> **PROMPT**:
Where the listing below reaches the line containing "-- worst max-delay", start writing out lines exactly, and stop once the line containing "2_1_floorplan | wbm_ack_i" has been written.

> **MATERIAL TO PROCESS**:
↓
<file path="src/rtl/irq_servicer.sv">
// irq_servicer: services one interrupt per irq_i assertion. It reads the
// mask and flag registers of an IRQ controller over Wishbone, picks one
// pending source round-robin, hands it to a handler through a valid/ack
// handshake (with an acknowledge timeout), then clears that source's flag.
module irq_servicer #(
    parameter int          NUM_SOURCES = 4,
    parameter logic [15:0] FLAG_ADR    = 16'h0000,
    parameter logic [15:0] MASK_ADR    = 16'h0002,
    parameter int          TIMEOUT     = 255
) (
    input  logic        wb_clk_i,
    input  logic        wb_rst_i,
    input  logic        en_i,
    input  logic        irq_i,
    output logic        wbm_cyc_o,
    output logic        wbm_stb_o,
    output logic        wbm_we_o,
    output logic [15:0] wbm_adr_o,
    output logic [15:0] wbm_dat_o,
    input  logic [15:0] wbm_dat_i,
    input  logic        wbm_ack_i,
    output logic        svc_valid_o,
    output logic [3:0]  svc_id_o,
    input  logic        svc_ack_i,
    output logic        timeout_o
);

    // Flag/mask width: hardware sources plus the user IRQ in the top bit.
    localparam int W = NUM_SOURCES + 1;

    typedef enum logic [2:0] {
        IDLE,
        RD_MASK,
        RD_FLAG,
        SELECT,
        DISPATCH,
        WR_CLR,
        GAP
    } state_t;

    state_t         state_q, state_d;
    logic           cyc_q, cyc_d;
    logic           stb_q, stb_d;
    logic           we_q, we_d;
    logic [15:0]    adr_q, adr_d;
    logic [15:0]    dat_q, dat_d;
    logic [W-1:0]   mask_q, mask_d;
    logic [W-1:0]   flag_q, flag_d;
    logic [3:0]     last_id_q, last_id_d;
    logic [3:0]     svc_id_q, svc_id_d;
    logic           svc_valid_q, svc_valid_d;
    logic           timeout_q, timeout_d;
    logic [7:0]     cnt_q, cnt_d;

    logic [W-1:0]   pending;
    logic           hi_found;
    logic [3:0]     hi_id;
    logic [3:0]     lo_id;
    logic [3:0]     winner;

    // Only the low W data bits carry flag/mask state; the rest are ignored.
    logic           unused_dat;
    assign unused_dat = ^wbm_dat_i;

    // Round-robin pick: smallest pending index above last_id, else the
    // smallest pending index at or below it (the wrap-around case).
    always_comb begin
        pending  = flag_q & mask_q;
        hi_found = 1'b0;
        hi_id    = 4'd0;
        lo_id    = 4'd0;
        // Descending scan so the last hit in each half is its lowest index.
        for (int j = W - 1; j >= 0; j--) begin
            if (pending[j]) begin
                if (j > int'(last_id_q)) begin
                    hi_found = 1'b1;
                    hi_id    = 4'(j);
                end else begin
                    lo_id    = 4'(j);
                end
            end
        end
        winner = hi_found ? hi_id : lo_id;
    end

    // Next-state and registered-output logic for the service sequence.
    always_comb begin
        // NOTE: every _d gets a default before the case so no path leaves a
        // variable unassigned, which would otherwise infer a latch.
        state_d     = state_q;
        cyc_d       = cyc_q;
        stb_d       = stb_q;
        we_d        = we_q;
        adr_d       = adr_q;
        dat_d       = dat_q;
        mask_d      = mask_q;
        flag_d      = flag_q;
        last_id_d   = last_id_q;
        svc_id_d    = svc_id_q;
        svc_valid_d = svc_valid_q;
        timeout_d   = 1'b0;
        cnt_d       = cnt_q;

        case (state_q)
            IDLE: begin
                if (irq_i && en_i) begin
                    state_d = RD_MASK;
                end
            end

            // Each bus state spends its first cycle with stb low, so back-to-
            // back transactions always see at least one idle cycle between.
            RD_MASK: begin
                if (!stb_q) begin
                    cyc_d = 1'b1;
                    stb_d = 1'b1;
                    we_d  = 1'b0;
                    adr_d = MASK_ADR;
                    dat_d = 16'h0000;
                end else if (wbm_ack_i) begin
                    cyc_d   = 1'b0;
                    stb_d   = 1'b0;
                    mask_d  = wbm_dat_i[W-1:0];
                    state_d = RD_FLAG;
                end
            end

            RD_FLAG: begin
                if (!stb_q) begin
                    cyc_d = 1'b1;
                    stb_d = 1'b1;
                    we_d  = 1'b0;
                    adr_d = FLAG_ADR;
                    dat_d = 16'h0000;
                end else if (wbm_ack_i) begin
                    cyc_d   = 1'b0;
                    stb_d   = 1'b0;
                    flag_d  = wbm_dat_i[W-1:0];
                    state_d = SELECT;
                end
            end

            SELECT: begin
                if (pending == '0) begin
                    state_d = GAP;
                end else begin
                    svc_id_d    = winner;
                    last_id_d   = winner;
                    svc_valid_d = 1'b1;
                    cnt_d       = 8'd0;
                    state_d     = DISPATCH;
                end
            end

            // Ack has priority over a timeout landing in the same cycle.
            DISPATCH: begin
                cnt_d = cnt_q + 8'd1;
                if (svc_valid_q && svc_ack_i) begin
                    svc_valid_d = 1'b0;
                    state_d     = WR_CLR;
                end else if (cnt_q == 8'(TIMEOUT - 1)) begin
                    svc_valid_d = 1'b0;
                    timeout_d   = 1'b1;
                    state_d     = WR_CLR;
                end
            end

            // The controller ANDs written data into its flags, so a single
            // zero at the serviced index clears only that source.
            WR_CLR: begin
                if (!stb_q) begin
                    cyc_d = 1'b1;
                    stb_d = 1'b1;
                    we_d  = 1'b1;
                    adr_d = FLAG_ADR;
                    dat_d = ~(16'h0001 << svc_id_q);
                end else if (wbm_ack_i) begin
                    cyc_d   = 1'b0;
                    stb_d   = 1'b0;
                    we_d    = 1'b0;
                    state_d = GAP;
                end
            end

            GAP: begin
                state_d = IDLE;
            end

            default: begin
                state_d = IDLE;
            end
        endcase
    end

    // State register with synchronous reset; last_id starts at the top index
    // so the first search after reset begins at source 0.
    always_ff @(posedge wb_clk_i) begin
        // NOTE: sequential state uses non-blocking assignments so every
        // register samples pre-edge values regardless of statement order.
        if (wb_rst_i) begin
            state_q     <= IDLE;
            cyc_q       <= 1'b0;
            stb_q       <= 1'b0;
            we_q        <= 1'b0;
            adr_q       <= 16'h0000;
            dat_q       <= 16'h0000;
            mask_q      <= '0;
            flag_q      <= '0;
            last_id_q   <= 4'(NUM_SOURCES);
            svc_id_q    <= 4'd0;
            svc_valid_q <= 1'b0;
            timeout_q   <= 1'b0;
            cnt_q       <= 8'd0;
        end else begin
            state_q     <= state_d;
            cyc_q       <= cyc_d;
            stb_q       <= stb_d;
            we_q        <= we_d;
            adr_q       <= adr_d;
            dat_q       <= dat_d;
            mask_q      <= mask_d;
            flag_q      <= flag_d;
            last_id_q   <= last_id_d;
            svc_id_q    <= svc_id_d;
            svc_valid_q <= svc_valid_d;
            timeout_q   <= timeout_d;
            cnt_q       <= cnt_d;
        end
    end

    assign wbm_cyc_o   = cyc_q;
    assign wbm_stb_o   = stb_q;
    assign wbm_we_o    = we_q;
    assign wbm_adr_o   = adr_q;
    assign wbm_dat_o   = dat_q;
    assign svc_valid_o = svc_valid_q;
    assign svc_id_o    = svc_id_q;
    assign timeout_o   = timeout_q;

endmodule

</file>
<file path="config.mk">
export PLATFORM = sky130hd
export DESIGN_NAME = irq_servicer
export DESIGN_NICKNAME = d
export VERILOG_FILES = /design/src/rtl/irq_servicer.sv
export SDC_FILE = /design/constraint.sdc
export NUM_CORES = 1
export LEC_CHECK = 0
export ABC_CLOCK_PERIOD_IN_PS = 5200
export CAP_MARGIN = 20
export CORE_MARGIN = 1
export CORE_UTILIZATION = 50
export CTS_CLUSTER_DIAMETER = 150
export DETAILED_ROUTE_END_ITERATION = 16
export PLACE_DENSITY = 0.9
export SYNTH_ARGS = -nofsm -noshare
export SYNTH_HDL_FRONTEND = slang
export SYNTH_SLANG_ARGS = --single-unit
</file>
<file path="constraint.sdc">
create_clock -name wb_clk_i -period 5.2 [get_ports wb_clk_i]
set_clock_uncertainty 0.1 [all_clocks]
set_input_delay 1.56 -clock wb_clk_i [delete_from_list [all_inputs] [get_ports wb_clk_i]]
set_output_delay 1.56 -clock wb_clk_i [all_outputs]
set_load 0.005 [all_outputs]
</file>
Word-level counts from Yosys, hierarchy flattened
Index checks and enable logic that the tools add are counted.
{"block": "op_classes", "addsub": 1, "magnitude_cmp": 4, "eq_ne": 21, "shifts": 1, "mux": 55, "bitwise_logic": 4, "n_reduce_logical": 21}
{"cell": "case mux 16 bit (2 select lines)", "count": 2}
{"cell": "two-way mux 4 bit", "count": 14}
{"cell": "two-way mux 16 bit", "count": 3}
{"cell": "two-way mux 3 bit", "count": 13}
{"cell": "inequality test 2 bit (second input constant)", "count": 13}
{"cell": "case mux 3 bit (6 select lines)", "count": 1}
{"cell": "AND reduction 3 bit", "count": 6}
{"cell": "two-way mux 1 bit", "count": 17}
{"cell": "inverter 16 bit", "count": 1}
{"cell": "case mux 8 bit (2 select lines)", "count": 1}
{"cell": "<< shifter 1 x 4 -> 16 bit (first input constant)", "count": 1}
{"cell": "adder 8 x 1 -> 8 bit (second input constant)", "count": 1}
{"cell": "== test 8 bit (second input constant)", "count": 1}
{"cell": "> comparator 2 x 4 -> 1 bit (first input constant)", "count": 2}
{"cell": "two-way mux 8 bit", "count": 1}
{"cell": "AND reduction 8 bit", "count": 1}
{"cell": "== test 3 x 2 -> 1 bit (second input constant)", "count": 2}
{"cell": "== test 3 bit (second input constant)", "count": 2}
{"cell": "inequality test 3 bit (second input constant)", "count": 2}
{"cell": "AND reduction 2 bit", "count": 3}
{"cell": "nonzero test 2 bit", "count": 3}
{"cell": "OR reduction 3 bit", "count": 2}
{"cell": "AND 5 bit", "count": 1}
{"cell": "zero test 5 bit", "count": 1}
{"cell": "9 further kinds", "count": 13}
{"block": "word_totals", "register_bits": 66, "in_bits": 22, "out_inout_bits": 41, "wordCells": 120}

Logic depth before layout (Yosys ltp)
Gate-level depths: netlist of run 1.
{"block": "depth", "word_depth": 11, "mapped_depth": 7, "depth_no_buf": 7}

Worst setup path after synthesis of run 1
No wires, ideal clock.
{"block": "synth_path", "path_kind": "input -> register", "startpoint": "input port wbm_ack_i", "endpoint": "register state_q[0]", "setup_ps": 67, "arrival_ps": 2466, "t_required_ps": 5033, "slack_ps": 2566, "path_stages": 4, "n_path_buf": 0, "cell_sequence": "nand2_1 > a221o_1 > a211o_1 > a21oi_2"}
{"block": "synth_via", "elab_chain_cells": 2, "word_cells_on_any_way": 4, "classes_between": "eq/ne: 3; reduce/logical: 1"}
{"item": "from (decl)", "line": "21", "source": "input logic wbm_ack_i,"}
{"item": "inequality test 2 bit (no line)"}
{"item": "AND reduction 8 bit (no line) (*)"}
{"item": "to (signal assigned)", "line": "215", "source": "state_q <= state_d;"}
{"item": "to (decl)", "line": "41", "source": "state_t state_q, state_d;"}
Mark *: on every way between the ends. The rest lies on a longest branch, timed or not.
A chain may end at the register's enable or synchronous reset.

==> results of run 1 <==
-- through the flow --
stage	cells	power [mW]	hold WS, ps	worst slack, ps	instance area [µm²]
finish	322	0.734	353	2020	2390
global route	322	0.777	375	1960	2390
CTS	322	0.740	353	2010	2390
detailed placement	314	0.527	345	1900	2300
global placement	314	0.521	339	1950	2300
floorplan	267	0.481	348	2570	2130
-- report_power, final --
part | internal [mW] | total (mW) | switching (mW)
clock network | 0.108 | 0.213 | 0.105
registers | 0.330 | 0.365 | 0.0353
logic | 0.0743 | 0.155 | 0.0811
-- worst max-delay path by stage --
stage | start | to | slack, ps | cells after the start
4_1_cts | last_id_q[1]$_SDFFE_PP0P_ | svc_id_o[1] | 2010 | 1
6_report | last_id_q[1]$_SDFFE_PP0P_ | svc_id_o[1] | 2020 | 1
3_3_place_gp | wbm_ack_i | mask_q[1]$_SDFFE_PP0P_ | 1950 | 5
5_1_grt | last_id_q[1]$_SDFFE_PP0P_ | svc_id_o[1] | 1960 | 1
2_1_floorplan | wbm_ack_i | state_q[0]$_SDFFE_PP0P_ | 2570 | 4
3_5_place_dp | wbm_ack_i | mask_q[2]$_SDFFE_PP0P_ | 1900 | 5
-- area by class of cell --
type                    instances  area [µm²]
fillers                       343        1610
inverters                       2        7.51
multi-input cells             186        1070
clock buffers                   8        90.1
well taps                      50        62.6
repair buffers                 36         358
flip-flops and latches         40         801
-- registers in the layout (all words and copies together) (netlist names) --
signal and flops:
timeout_o 1, wbm_we_o 1, svc_valid_o 1, svc_id_o 1, state_q 3, wbm_adr_o 1, cnt_q 8, last_id_q 3
wbm_dat_o 9, mask_q 5, flag_q 5, wbm_cyc_o 1, wbm_stb_o 1
-- kinds of logic (layout without fill, tap and decap cells) --
kind of cell             Yosys count  in the layout  synth area share [%]
AND/OR/NAND/NOR                  100            100                  25.0
AO/OA/AOI/OAI                     58             58                  17.5
adder cells (fa/ha/maj)            2              2                  1.20
multiplexers                      10             10                  4.82
buffers and inverters             41             46                  12.7
other                              1             16                 0.181
flip-flops                        40             40                  38.6
-- metal layers --
| layer | vias to the layer above | track usage [%] |
|---|---|---|
| met5 | - | 0 |
| met4 | 0 | 13.8 |
| met3 | 9 | 3.77 |
| met2 | 52 | 33.3 |
| met1 | 820 | 24.3 |
| li1 | 883 | - |
-- Yosys cell counts, types with 4 or more instances --
library cell | instances | area (µm²)
a21oi_1 | 22 | 110
a22oi_1 | 5 | 37.5
buf_2 | 4 | 20.0
buf_4 | 26 | 195
clkbuf_1 | 8 | 30.0
dfxtp_1 | 40 | 801
mux2i_1 | 10 | 100
nand2_1 | 23 | 86.3
nand2b_1 | 6 | 37.5
nand3_1 | 6 | 30.0
nor2_1 | 33 | 124
nor3_1 | 6 | 30.0
o21ai_0 | 9 | 45.0
==> metrics.md, run 1 <==
| Metric | Value |
|---|---|
| Mapped Avg Cell Area | `8.24 µm²` |
| Worst path arrival time | `~1500 ps` |
| Yosys cell types | `a little under 50` |
| Most frequent cells in the layout | `dfxtp_1, clkdlybuf4s50_1, nor2_1, nand2_1, a21oi_1` |
| Vias per cell | `between 5 and 6` |
| Pleak | `0.791 nW` |
| Max layer used | `met4` |
| Hold-fix buffers at CTS | `0` |
| Core ar. | `between 4000 and 5000 µm²` |
| Die H | `between 60 and 70 µm` |
| Root Buffer | `clkbuf_8` |
| H-Tree Depth | `2` |
| # DRC | `0` |
| Die area | `about 4400 µm²` |
| Final Hold Fails | `0` |
| Share of cells above drive strength 1 | `about 5.5%` |
| Finish-stage setup viols | `0` |
| Detail Placement HPWL | `approximately 2.8 mm` |
| Synth-to-Final Area Change | `14.9%` |
| CTS resizes | `0` |
| Total Neg Setup Slack | `0 ps` |
| First-pass GRT wire length | `between 6 and 7 mm` |
| Max_cap viols | `0` |
| Slew @ Worst Pin | `801 ps` |
| Clk_lat worst skew | `roughly 300 ps` |
| Worst path cell trace | `clkdlybuf4s50_1` |
| Post-synth ARST share | `0%` |
| Worst-path fanout max | `16` |
| Setup crit end kind | `output port` |
| Detail Route met3 WL | `129 µm` |
| Rel. slew slack | `between 40 and 50%` |
| CTS buffer count | `5` |
| Max VDD drop | `approximately 0.10 mV` |
| Hold EP | `wbm_dat_o[0]$_SDFFE_PP0P_` |
| DRT Pass-1 Iters | `5` |
| GRT Residual Overflow | `0` |
| Reg2Reg Setup Slack | `between 3000 and 4000 ps` |
| Clk pin slew, worst setup/hold paths | `~70 ps` |
| Routed length per instance | `~13 µm` |
| Hold Crit Start | `wbm_dat_o[0]$_SDFFE_PP0P_` |
| RR Endpoint | `state_q[0]$_SDFFE_PP0P_` |
| FP Rows | `23` |
| NumNets Final | `around 300` |
| Drt initial violations | `around 140` |
| Largest net degree at the start of global routing | `22` |
| Largest stage delay on the critical path | `about 620 ps` |
| Gate Count Post-Synth | `around 250` |
| R2r worst-path depth | `5` |
| FF+latch count, synth | `40` |
| Top-Level Pins | `63` |
| WL final | `around 4 mm` |
| Number of flops mapped to enable cells by yosys | `0` |
| Primary FF master, synth | `dfxtp_1` |
| Worst r2r src | `state_q[0]$_SDFFE_PP0P_` |
| RSZ-0062 raised after global routing | `false` |
| Power per Cell Area | `approximately 310 nW/µm²` |
| Commonest non-fill, non-tap cell in the layout | `dfxtp_1` |
| Worst hold path type | `register to register` |
| Final period util | `61.1%` |
| Status | `finished, final reports clean` |
| Post-Synthesis Cell Area | `between 2000 and 2500 µm²` |
| Final Max Tran Viols | `0` |
| WL met1 | `1.89 mm` |
| Delay-heaviest family, CP | `flip-flops` |
| Number of vias in the routed layout | `around 1800` |
| Required @ worst endpoint | `3540 ps` |
| Util after Layout | `between 50 and 60%` |
| CTS tree | `built` |
| Seq/Total Area, Yosys | `38.6%` |
| Antenna viol nets, final | `0` |
| Met2 wire len | `2.00 mm` |
| PortBufs | `35` |
| Crit path buffers/inverters | `1` |
| Clock sink count | `40` |
| Chip width | `between 60 and 70 µm` |
| Slowest-stage cell, CP | `dfxtp_1` |
| Clock Path Buffers | `2` |
| CP startpoint kind | `register` |
| WS Path Type | `register to output port` |
| Synth warn | `0` |
| ANT cells | `0` |
| Total GRT Usage | `20.5%` |
| Initial antenna violation count | `0` |
| Vias in the first global route | `1616` |
| Setup Buffers After CTS | `0` |
| Initial core utilization | `about 52%` |
| Fmax | `315 MHz` |
| Final min period | `3180 ps` |
| Placer Congestion | `roughly 0.9` |
| Hold path cells | `2` |
No activity file was read; power rests on OpenSTA's default activity.
==> run 2, diff against run 1 <==
==> config.mk (replaced) <==
export PLATFORM = sky130hd
export DESIGN_NAME = irq_servicer
export DESIGN_NICKNAME = d
export VERILOG_FILES = /design/src/rtl/irq_servicer.sv
export SDC_FILE = /design/constraint.sdc
export NUM_CORES = 1
export LEC_CHECK = 0
export ABC_CLOCK_PERIOD_IN_PS = 3100
export CAP_MARGIN = 20
export CORE_MARGIN = 1
export CORE_UTILIZATION = 47
export CTS_CLUSTER_DIAMETER = 150
export DETAILED_ROUTE_END_ITERATION = 16
export PLACE_DENSITY = 0.86
export SYNTH_ARGS = -nofsm -noshare
export SYNTH_HDL_FRONTEND = slang
export SYNTH_SLANG_ARGS = --single-unit
==> constraint.sdc (replaced) <==
create_clock -name wb_clk_i -period 3.1 [get_ports wb_clk_i]
set_clock_uncertainty 0.1 [all_clocks]
set_input_delay 0.93 -clock wb_clk_i [delete_from_list [all_inputs] [get_ports wb_clk_i]]
set_output_delay 0.93 -clock wb_clk_i [all_outputs]
set_load 0.005 [all_outputs]
==> run 2 against run 1 <==
Design area rose by 1.6%. Wire length is 0.24% higher. Sequential cell count did not move. Largest cell class unchanged. First-iteration DRC count is 19% higher.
↑
> **RESPONSE AREA**:
-- worst max-delay path by stage --
stage | start | to | slack, ps | cells after the start
4_1_cts | last_id_q[1]$_SDFFE_PP0P_ | svc_id_o[1] | 2010 | 1
6_report | last_id_q[1]$_SDFFE_PP0P_ | svc_id_o[1] | 2020 | 1
3_3_place_gp | wbm_ack_i | mask_q[1]$_SDFFE_PP0P_ | 1950 | 5
5_1_grt | last_id_q[1]$_SDFFE_PP0P_ | svc_id_o[1] | 1960 | 1
2_1_floorplan | wbm_ack_i | state_q[0]$_SDFFE_PP0P_ | 2570 | 4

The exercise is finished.